La noche del sábado fue la más “normal”, sólo empezó con 40 minutos de retraso. Y se repitieron algunos desajustes que llevaron a que, los más entendidos, aseguraran en público o en privado que esas representaciones no habían tenido ensayos. Sin embargo, la función final, la del domingo (desgraciadamente, a la que asistió quien esto escribe) fue un cataclismo.
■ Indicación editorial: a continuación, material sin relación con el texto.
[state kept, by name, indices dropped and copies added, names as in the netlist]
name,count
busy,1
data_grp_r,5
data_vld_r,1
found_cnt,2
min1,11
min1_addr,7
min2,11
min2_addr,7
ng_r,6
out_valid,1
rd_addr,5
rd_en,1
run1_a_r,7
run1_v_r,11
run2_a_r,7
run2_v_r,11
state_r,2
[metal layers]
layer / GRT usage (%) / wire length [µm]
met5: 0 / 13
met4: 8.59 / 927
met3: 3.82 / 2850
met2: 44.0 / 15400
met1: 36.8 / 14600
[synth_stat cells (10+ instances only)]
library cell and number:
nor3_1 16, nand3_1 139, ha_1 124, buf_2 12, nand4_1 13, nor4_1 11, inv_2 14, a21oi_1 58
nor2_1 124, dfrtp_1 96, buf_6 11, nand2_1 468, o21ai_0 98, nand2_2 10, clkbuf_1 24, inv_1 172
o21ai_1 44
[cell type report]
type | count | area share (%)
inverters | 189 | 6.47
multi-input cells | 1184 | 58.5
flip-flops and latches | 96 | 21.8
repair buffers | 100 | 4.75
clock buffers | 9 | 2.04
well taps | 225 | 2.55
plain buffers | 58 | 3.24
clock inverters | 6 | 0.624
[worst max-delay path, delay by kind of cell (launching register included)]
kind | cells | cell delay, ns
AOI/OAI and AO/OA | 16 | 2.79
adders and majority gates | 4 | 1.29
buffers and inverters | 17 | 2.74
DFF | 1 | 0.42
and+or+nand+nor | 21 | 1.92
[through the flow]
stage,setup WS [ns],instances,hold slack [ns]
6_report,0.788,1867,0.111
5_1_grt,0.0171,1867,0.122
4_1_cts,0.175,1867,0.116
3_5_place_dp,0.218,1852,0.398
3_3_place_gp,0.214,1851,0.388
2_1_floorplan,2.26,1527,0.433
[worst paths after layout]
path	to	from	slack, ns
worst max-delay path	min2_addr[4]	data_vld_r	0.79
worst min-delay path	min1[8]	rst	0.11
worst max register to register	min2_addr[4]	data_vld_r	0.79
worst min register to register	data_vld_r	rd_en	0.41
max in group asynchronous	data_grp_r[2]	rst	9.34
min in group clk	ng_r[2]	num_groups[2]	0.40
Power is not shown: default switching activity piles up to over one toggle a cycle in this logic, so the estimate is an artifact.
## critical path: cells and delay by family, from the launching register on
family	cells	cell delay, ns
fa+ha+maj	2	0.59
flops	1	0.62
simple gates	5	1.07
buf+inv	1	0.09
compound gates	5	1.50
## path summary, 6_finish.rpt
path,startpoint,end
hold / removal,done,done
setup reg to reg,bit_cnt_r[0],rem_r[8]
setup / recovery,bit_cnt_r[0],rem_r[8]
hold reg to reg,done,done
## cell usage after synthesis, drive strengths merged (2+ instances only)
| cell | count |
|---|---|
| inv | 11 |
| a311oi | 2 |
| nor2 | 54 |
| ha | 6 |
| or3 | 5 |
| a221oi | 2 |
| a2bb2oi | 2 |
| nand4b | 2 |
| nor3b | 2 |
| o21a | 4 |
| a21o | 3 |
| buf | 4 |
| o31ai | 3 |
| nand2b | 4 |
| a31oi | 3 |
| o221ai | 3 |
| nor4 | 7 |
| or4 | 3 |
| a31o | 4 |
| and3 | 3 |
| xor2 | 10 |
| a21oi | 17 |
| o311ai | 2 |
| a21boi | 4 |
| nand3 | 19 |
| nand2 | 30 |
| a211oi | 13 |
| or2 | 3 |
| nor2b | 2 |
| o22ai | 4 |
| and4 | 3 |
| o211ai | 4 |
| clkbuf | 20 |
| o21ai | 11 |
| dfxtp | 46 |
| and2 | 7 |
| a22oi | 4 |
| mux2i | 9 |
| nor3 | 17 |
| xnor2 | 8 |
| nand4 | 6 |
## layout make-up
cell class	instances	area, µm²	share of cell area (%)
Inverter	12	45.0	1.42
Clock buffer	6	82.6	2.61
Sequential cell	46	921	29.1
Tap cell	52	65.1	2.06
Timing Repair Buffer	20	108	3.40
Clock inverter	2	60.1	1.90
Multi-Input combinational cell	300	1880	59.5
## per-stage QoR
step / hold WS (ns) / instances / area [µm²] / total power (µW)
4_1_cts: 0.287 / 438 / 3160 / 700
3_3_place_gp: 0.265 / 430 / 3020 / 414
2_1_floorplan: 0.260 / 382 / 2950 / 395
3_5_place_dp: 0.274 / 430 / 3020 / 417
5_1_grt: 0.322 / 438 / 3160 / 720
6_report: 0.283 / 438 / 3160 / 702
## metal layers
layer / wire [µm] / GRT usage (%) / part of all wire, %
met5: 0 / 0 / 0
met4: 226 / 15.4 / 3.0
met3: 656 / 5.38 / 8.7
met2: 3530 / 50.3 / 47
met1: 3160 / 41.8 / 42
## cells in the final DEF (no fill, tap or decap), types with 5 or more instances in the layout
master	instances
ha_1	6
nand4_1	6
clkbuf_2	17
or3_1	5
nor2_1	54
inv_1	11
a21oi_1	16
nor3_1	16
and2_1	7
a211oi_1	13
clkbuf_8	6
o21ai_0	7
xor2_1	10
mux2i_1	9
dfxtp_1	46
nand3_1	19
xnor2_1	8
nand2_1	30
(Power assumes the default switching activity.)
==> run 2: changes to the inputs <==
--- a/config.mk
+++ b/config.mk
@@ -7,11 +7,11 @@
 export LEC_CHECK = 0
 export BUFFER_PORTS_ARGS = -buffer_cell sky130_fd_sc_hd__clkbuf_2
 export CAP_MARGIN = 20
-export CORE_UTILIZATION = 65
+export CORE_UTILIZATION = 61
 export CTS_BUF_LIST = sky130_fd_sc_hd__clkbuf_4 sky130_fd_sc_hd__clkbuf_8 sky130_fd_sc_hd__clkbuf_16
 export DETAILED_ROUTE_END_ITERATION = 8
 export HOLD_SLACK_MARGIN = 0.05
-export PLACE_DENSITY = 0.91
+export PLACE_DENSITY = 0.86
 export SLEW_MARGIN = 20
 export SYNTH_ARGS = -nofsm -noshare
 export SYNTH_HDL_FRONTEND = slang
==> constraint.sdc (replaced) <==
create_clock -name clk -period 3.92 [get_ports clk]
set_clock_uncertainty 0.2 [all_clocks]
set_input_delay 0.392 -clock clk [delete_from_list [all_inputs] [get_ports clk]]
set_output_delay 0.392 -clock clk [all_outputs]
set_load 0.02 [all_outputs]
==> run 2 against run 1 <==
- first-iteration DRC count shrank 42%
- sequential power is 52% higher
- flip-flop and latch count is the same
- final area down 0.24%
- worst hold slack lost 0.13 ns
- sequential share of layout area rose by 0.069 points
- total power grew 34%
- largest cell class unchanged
===== config.mk =====
export PLATFORM = sky130hd
export DESIGN_NAME = seq_stage_controller
export DESIGN_NICKNAME = d
export VERILOG_FILES = /design/src/rtl/seq_pkg.sv /design/src/rtl/seq_next_pc.sv /design/src/rtl/seq_stage_controller.sv
export SDC_FILE = /design/constraint.sdc
export NUM_CORES = 1
export LEC_CHECK = 0
export CAP_MARGIN = 20
export CORE_MARGIN = 4
export CORE_UTILIZATION = 55
export DETAILED_ROUTE_END_ITERATION = 10
export DONT_BUFFER_PORTS = 1
export GPL_TIMING_DRIVEN = 0
export PLACE_DENSITY = 0.74
export SYNTH_ARGS = -nofsm -noshare
export SYNTH_HDL_FRONTEND = slang
export SYNTH_HIERARCHICAL = 1
export SYNTH_SLANG_ARGS = --single-unit

===== constraint.sdc =====
create_clock -name clk -period 2.39 [get_ports clk]
set_clock_uncertainty 0.15 [all_clocks]
set_input_delay 0.1195 -clock clk [delete_from_list [all_inputs] [get_ports clk]]
set_output_delay 0.1195 -clock clk [all_outputs]
set_load 0.01 [all_outputs]

===== src/rtl/seq_pkg.sv =====
// seq_pkg: shared icode, status and state constants for the SEQ stage controller
package seq_pkg;
    localparam logic [3:0] ICODE_HALT  = 4'h0;
    localparam logic [3:0] ICODE_NOP   = 4'h1;
    localparam logic [3:0] ICODE_CMOV  = 4'h2;
    localparam logic [3:0] ICODE_IRMOV = 4'h3;
    localparam logic [3:0] ICODE_RMMOV = 4'h4;
    localparam logic [3:0] ICODE_MRMOV = 4'h5;
    localparam logic [3:0] ICODE_OPQ   = 4'h6;
    localparam logic [3:0] ICODE_JXX   = 4'h7;
    localparam logic [3:0] ICODE_CALL  = 4'h8;
    localparam logic [3:0] ICODE_RET   = 4'h9;
    localparam logic [3:0] ICODE_PUSH  = 4'hA;
    localparam logic [3:0] ICODE_POP   = 4'hB;

    localparam logic [2:0] STAT_AOK = 3'd1;
    localparam logic [2:0] STAT_HLT = 3'd2;
    localparam logic [2:0] STAT_ADR = 3'd3;
    localparam logic [2:0] STAT_INS = 3'd4;

    typedef logic [2:0] state_t;
    localparam state_t S_IDLE      = 3'd0;
    localparam state_t S_FETCH     = 3'd1;
    localparam state_t S_DECODE    = 3'd2;
    localparam state_t S_EXECUTE   = 3'd3;
    localparam state_t S_MEMORY    = 3'd4;
    localparam state_t S_WRITEBACK = 3'd5;
    localparam state_t S_PCUPD     = 3'd6;
    localparam state_t S_HALTED    = 3'd7;

    function automatic logic is_mem_icode(input logic [3:0] icode);
        return icode inside {ICODE_RMMOV, ICODE_MRMOV, ICODE_CALL, ICODE_RET, ICODE_PUSH, ICODE_POP};
    endfunction
endpackage


===== src/rtl/seq_next_pc.sv =====
// seq_next_pc: combinational next-PC select from fetch, execute and memory results
module seq_next_pc
    import seq_pkg::*;
(
    input  logic [3:0]  icode,
    input  logic        cnd,
    input  logic [63:0] valC,
    input  logic [63:0] valP,
    input  logic [63:0] valM,
    output logic [63:0] next_pc
);
    // taken jumps and calls go to valC, returns to the popped address, all else falls through
    always_comb begin
        next_pc = ((icode == ICODE_JXX && cnd) || icode == ICODE_CALL) ? valC :
                  (icode == ICODE_RET) ? valM : valP;
    end
endmodule


===== src/rtl/seq_stage_controller.sv =====
// seq_stage_controller: SEQ stage sequencer owning PC and status; optional SEQ_PERF_COUNTERS_EN adds cycle/instr counters
module seq_stage_controller
    import seq_pkg::*;
#(
    parameter logic [63:0] PC_RESET    = 64'd0,
    parameter int          MEM_TIMEOUT = 8
) (
    input  logic        clk,
    input  logic        reset,
    input  logic        start,
    input  logic [3:0]  icode,
    input  logic [63:0] valC,
    input  logic [63:0] valP,
    input  logic [63:0] valM,
    input  logic        cnd,
    input  logic        hlt,
    input  logic        ins_address,
    input  logic        adr_address,
    input  logic        mem_ready,
    output logic [63:0] pc,
    output logic        fetch_en,
    output logic        decode_en,
    output logic        execute_en,
    output logic        memory_en,
    output logic        writeback_en,
    output logic [2:0]  stat,
    output logic        running
`ifdef SEQ_PERF_COUNTERS_EN
    ,
    output logic [63:0] cycle_count,
    output logic [63:0] instr_count
`endif
);
    state_t      state_q, state_d;
    logic [63:0] pc_q, pc_d;
    logic [2:0]  stat_q, stat_d;
    logic [7:0]  tmo_q, tmo_d;
    logic [63:0] valm_q, valm_d;
    logic [63:0] next_pc;

    seq_next_pc u_next_pc (
        .icode   (icode),
        .cnd     (cnd),
        .valC    (valC),
        .valP    (valP),
        .valM    (valm_q),
        .next_pc (next_pc)
    );

    // stage sequencing, error capture, memory timeout and PC update selection
    always_comb begin
        state_d = state_q;
        pc_d    = pc_q;
        stat_d  = stat_q;
        tmo_d   = tmo_q;
        valm_d  = valm_q;
        case (state_q)
            S_IDLE:      state_d = start ? S_FETCH : S_IDLE;
            S_FETCH:     state_d = S_DECODE;
            S_DECODE: begin
                stat_d  = adr_address ? STAT_ADR : ins_address ? STAT_INS : hlt ? STAT_HLT : stat_q;
                state_d = (adr_address || ins_address || hlt) ? S_HALTED : S_EXECUTE;
            end
            S_EXECUTE: begin
                state_d = S_MEMORY;
                tmo_d   = 8'd0;
            end
            S_MEMORY: begin
                if (!is_mem_icode(icode)) begin
                    state_d = S_WRITEBACK;
                end else if (mem_ready) begin
                    valm_d  = valM;
                    state_d = S_WRITEBACK;
                end else if (tmo_q == 8'(MEM_TIMEOUT - 1)) begin
                    stat_d  = STAT_ADR;
                    state_d = S_HALTED;
                end else begin
                    tmo_d = tmo_q + 8'd1;
                end
            end
            S_WRITEBACK: state_d = S_PCUPD;
            S_PCUPD: begin
                pc_d    = next_pc;
                state_d = S_FETCH;
            end
            default:     state_d = S_HALTED;
        endcase
    end

    // architectural state registers
    always_ff @(posedge clk) begin
        if (reset) begin
            state_q <= S_IDLE;
            pc_q    <= PC_RESET;
            stat_q  <= STAT_AOK;
            tmo_q   <= 8'd0;
            valm_q  <= 64'd0;
        end else begin
            state_q <= state_d;
            pc_q    <= pc_d;
            stat_q  <= stat_d;
            tmo_q   <= tmo_d;
            valm_q  <= valm_d;
        end
    end

    // one-hot stage enables decoded from the current state
    always_comb begin
        fetch_en     = state_q == S_FETCH;
        decode_en    = state_q == S_DECODE && !(adr_address || ins_address || hlt);
        execute_en   = state_q == S_EXECUTE;
        memory_en    = state_q == S_MEMORY;
        writeback_en = state_q == S_WRITEBACK;
        running      = state_q != S_IDLE && state_q != S_HALTED;
        pc           = pc_q;
        stat         = stat_q;
    end

`ifdef SEQ_PERF_COUNTERS_EN
    logic [63:0] cyc_q, cyc_d, ins_q, ins_d;

    // saturating counters; both stop naturally once the machine is halted
    always_comb begin
        cyc_d = (running && ~&cyc_q) ? cyc_q + 64'd1 : cyc_q;
        ins_d = (state_q == S_PCUPD && ~&ins_q) ? ins_q + 64'd1 : ins_q;
    end

    // counter registers
    always_ff @(posedge clk) begin
        if (reset) begin
            cyc_q <= 64'd0;
            ins_q <= 64'd0;
        end else begin
            cyc_q <= cyc_d;
            ins_q <= ins_d;
        end
    end

    assign cycle_count = cyc_q;
    assign instr_count = ins_q;
`endif
endmodule

* Word-level counts from Yosys, hierarchy flattened
Cells that the tools add are included.
** Storage, ports and cells
- Register bits :: 142
- Logic and storage cells :: 61
** Operators by class
- Mux-type cells :: 19
- Reductions and logical operators :: 15
- Add/subtract/negate cells :: 1
- Eq/ne operators :: 21
** Operator list (number)
- $mux 64 :: 2
- $mux 3 :: 10
- $mux 8 :: 3
- $pmux 3 s7 :: 1
- $eq 4x4->1 const B :: 4
- $pmux 8 s2 :: 1
- $eq 4x3->1 const B :: 3
- $eq 3x3->1 const B :: 3
- $add 8x1->8 const B :: 1
- $eq 8x3->1 const B :: 1
- $eq 3x2->1 const B :: 2
- $pmux 3 s2 :: 1
- $reduce_bool 6->1 :: 1
- $reduce_and 5->1 :: 1
- $ne 2x1->1 const B :: 2
- $ne 2x2->1 const B :: 2
- $ne 4x3->1 const B :: 1
- $ne 4x4->1 const B :: 1
- $reduce_and 4->1 :: 1
- $reduce_bool 2->1 :: 2
- $eq 3x1->1 const B :: 1
- $logic_and 1x1->1 :: 3
- $logic_not 3->1 :: 1
- $logic_or 1x1->1 :: 3
- other kinds (5) :: 5

* Logic depth before layout (Yosys ltp)
Gate-level depths: netlist of run 1.
- Word-level depth :: 5
- Depth in mapped cells :: 7

* Modules after synthesis
The synthesis of run 1 kept the hierarchy.
** By module, submodules not included
- seq_stage_controller :: sequential area each 2842.7 sq um, cells an instance 656, area an instance 5152.4 sq um, times used 1
- seq_next_pc :: sequential area each 0.0 sq um, cells an instance 145, area an instance 1624.1 sq um, times used 1

* Worst setup path after synthesis of run 1
OpenSTA, ideal clock, no wires.
- Path type :: register -> register
- Start :: reg state_q[2]
- End :: reg tmo_q[7]
- Cell stages (with the launch flop) :: 7
- Setup slack :: 0.358 ns
- Period minus slack after synthesis :: 2.032 ns
- Library setup time :: 0.070 ns
- Data arrival time :: 1.812 ns
- Cells stage by stage :: dfxtp_1 or3b_4 clkinv_4 o31ai_4 a21o_4 or4_1 a21oi_1
** On the way
- Longest elaborated chain between the ends :: 3
- Elaborated cells on any way between the ends :: 8
- Classes of those cells :: eq/ne: 5; mux: 1; reduce/logical: 2
** Ends and longest elaborated chain
- start: declaration :: RTL line seq_stage_controller.sv:34 : state_t state_q, state_d;
- start signal: assignment :: RTL line seq_stage_controller.sv:99 : state_q <= state_d;
- $eq 3x3->1 *
- named net memory_en :: RTL line seq_stage_controller.sv:24 : output logic memory_en,
- $ne 2x2->1 (no source line), or another cell as far along
- $reduce_and 4->1 (no source line)
- end signal: assignment :: RTL line seq_stage_controller.sv:102 : tmo_q <= tmo_d;
- end: declaration :: RTL line seq_stage_controller.sv:37 : logic [7:0] tmo_q, tmo_d;
Mark *: on every way through the listed nets, which the timed path passes. The rest lies on a longest branch.
A chain may end at the register's enable or synchronous reset.

* Final worst setup path of run 1
- Start :: reg state_q[2]
- End :: reg valm_q[35]
** On the way
- Longest elaborated chain between the ends :: 2
** Ends and longest elaborated chain
- $eq 3x3->1 :: RTL line seq_stage_controller.sv:57 : case (state_q)
- $reduce_and 3->1 (no source line)
- end signal: assignment :: RTL line seq_stage_controller.sv:103 : valm_q <= valm_d;
- end: declaration :: RTL line seq_stage_controller.sv:38 : logic [63:0] valm_q, valm_d;
Every way passes these cells.

==> flow_summary.yaml, run 1 <==
status:
  status: "completed"
yosys:
  synthXorXnorAreaFrac_pct: 0
  synth_edf_count: 0
  synth_top_area_share_pct: 41.95
  synth.area.mux_share_pct: 21.57
  synthTopCellsByArea: "dfxtp_1, nand2_1, mux2_2"
  syn_inst: 801
  synth_compound_area_share_pct: 12.17
  ys_seq_elements: 142
  synthAdderAreaFrac_pct: 0.1846
  synth_top_area_cell: "dfxtp_1"
  synth_ff_type: "dfxtp_1"
  syn_nets: 1006
  async_flop_share_pct: 0
  ys_seq_area_share_pct: 41.95
  synth.distinct_cells: 45
  synth_top_family_by_area: "multiplexers"
  syn_avg_cell_area_sq_um: 8.460
  synth-simple-area-share_pct: 19.31
  yosys_warnings: 6
  syn-cell-area_sq_mm: 0.006776
placed_design:
  io_buffers: 0
  gp_congestion: 0.8696
  place_hpwl_um: 14440
  place_ws_ns: -0.01879
clocking:
  cts_max_path_buffers: 2
  tritoncts: "yes"
  h-tree-depth: 4
  cts_root_buf: "clkbuf_16"
  clock-sinks: 142
  clock_latency_ns: 0.42
  cts_buffers: 17
  clk_pin_slew_ns: 0.06
global_routing:
  grt_pass1_vias: 7401
  grt-ovfl-total: 0
  antenna_found_initial: 6
  grt_usage_pct: 34.00
  grt_pass1_wl_um: 38280
  grt_max_degree: 17
floorplanning:
  rows: 40
  die_w_um: 119
  die_h_um: 119
  die-area_sq_mm: 0.01416
  io_pins: 277
  initial_core_util_pct: 56.18
  coreArea_sq_mm: 0.01206
power_and_ir_drop:
  power.total_mw: 6.122
  ir_drop_mv: 0.4935
  p_leak_nw: 3.387
  p_per_area_mw_per_mm2: 642.5
drt:
  ant_nets: 0
  routed_via_density: 5.821
  drt_wl_total_um: 24690
  wl_per_cell_um: 20.66
  drtIter0Drc: 410
  drc: 0
  vias: 6956
  firstDrtPassIters: 6
setup_path:
  r2r_setup_slack_ns: 0.12
  cp-start-kind: "register"
  worstPathRequired_ns: 2.58
  critPathMaxFanout: 10
  cp-end-kind: "register"
  worst_ep_arrival_time_ns: 2.46
  worstSetupPathType: "register to register"
sta:
  min_period_over_period_pct: 95.08
  slew_headroom_pct: 55.65
  setup_ws_ns: 0.1175
  fmax_mhz: 440.0
  maxSlewViolCount: 0
  tns_ns: 0
  finalHoldViolCount: 0
  worstMarginPinSlew_ns: 0.6632
  holdWs_ns: 0.01597
  setup_viol: 0
  min_period_ns: 2.273
hold_path:
  hold_class: "primary input to register"
layout:
  multi_input_area_sq_mm: 0.003613
  drive_gt1_share_pct: 13.52
  nNetsFinal: 1213
  fillers: 706
  area_growth_pct: 40.62
  seqCellArea_sq_mm: 0.002843
job:
  drv_cap: 0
Por culpa del Niño o no, los vientos casi huracanados se llevaron partes de la escenografía, aún antes de empezar, y provocaron daños en los ya de por sí endebles sistemas de amplificación. Ni hablar de las sillas puestas a modo de platea, que daban vueltas como en una película surrealista. Hasta último momento no se sabía si la función se cancelaría o no porque el cielo se veía amenazadoramente encapotado. Pese a ello, con una demora no muy extensa, la función empezó.
No duró demasiado. Terminado el primer cuadro, el del aria del tenor “Celeste Aída”, empezaron a caer las primeras gotas. Los músicos (era la Orquesta Sinfónica Nacional), naturalmente, dejaron de tocar para proteger sus instrumentos (que jamás el Estado les proveyó y son propios, al igual que los del resto de las orquestas). Por los altoparlantes, que sonaban más claros que los micrófonos de los cantantes, se anunció que se iba a esperar un poco hasta que cesara la lluvia, lo que provocó incontables carcajadas pese a lo dramático de la situación. “Aída” no se oía. Lo único que llegaba con nitidez no eran los versos de Ghislanzoni musicalizados por Verdi sino los cantos de la hinchada de River, que salía del Monumental festejando un tricampeonato. Como era de esperar, la lluvia no cesó sino que se volvió torrencial, y la función se suspendió definitivamente. Eso sí, en este caso devolvieron el valor de las entradas.
Con estos recuerdos de Buenos Aires se fue Wilhelmenia Fernandez. Quienes, pese a todas las adversidades, tuvieron la suerte de escucharla cantar, dicen que estuvo magnífica. Nunca más volvió.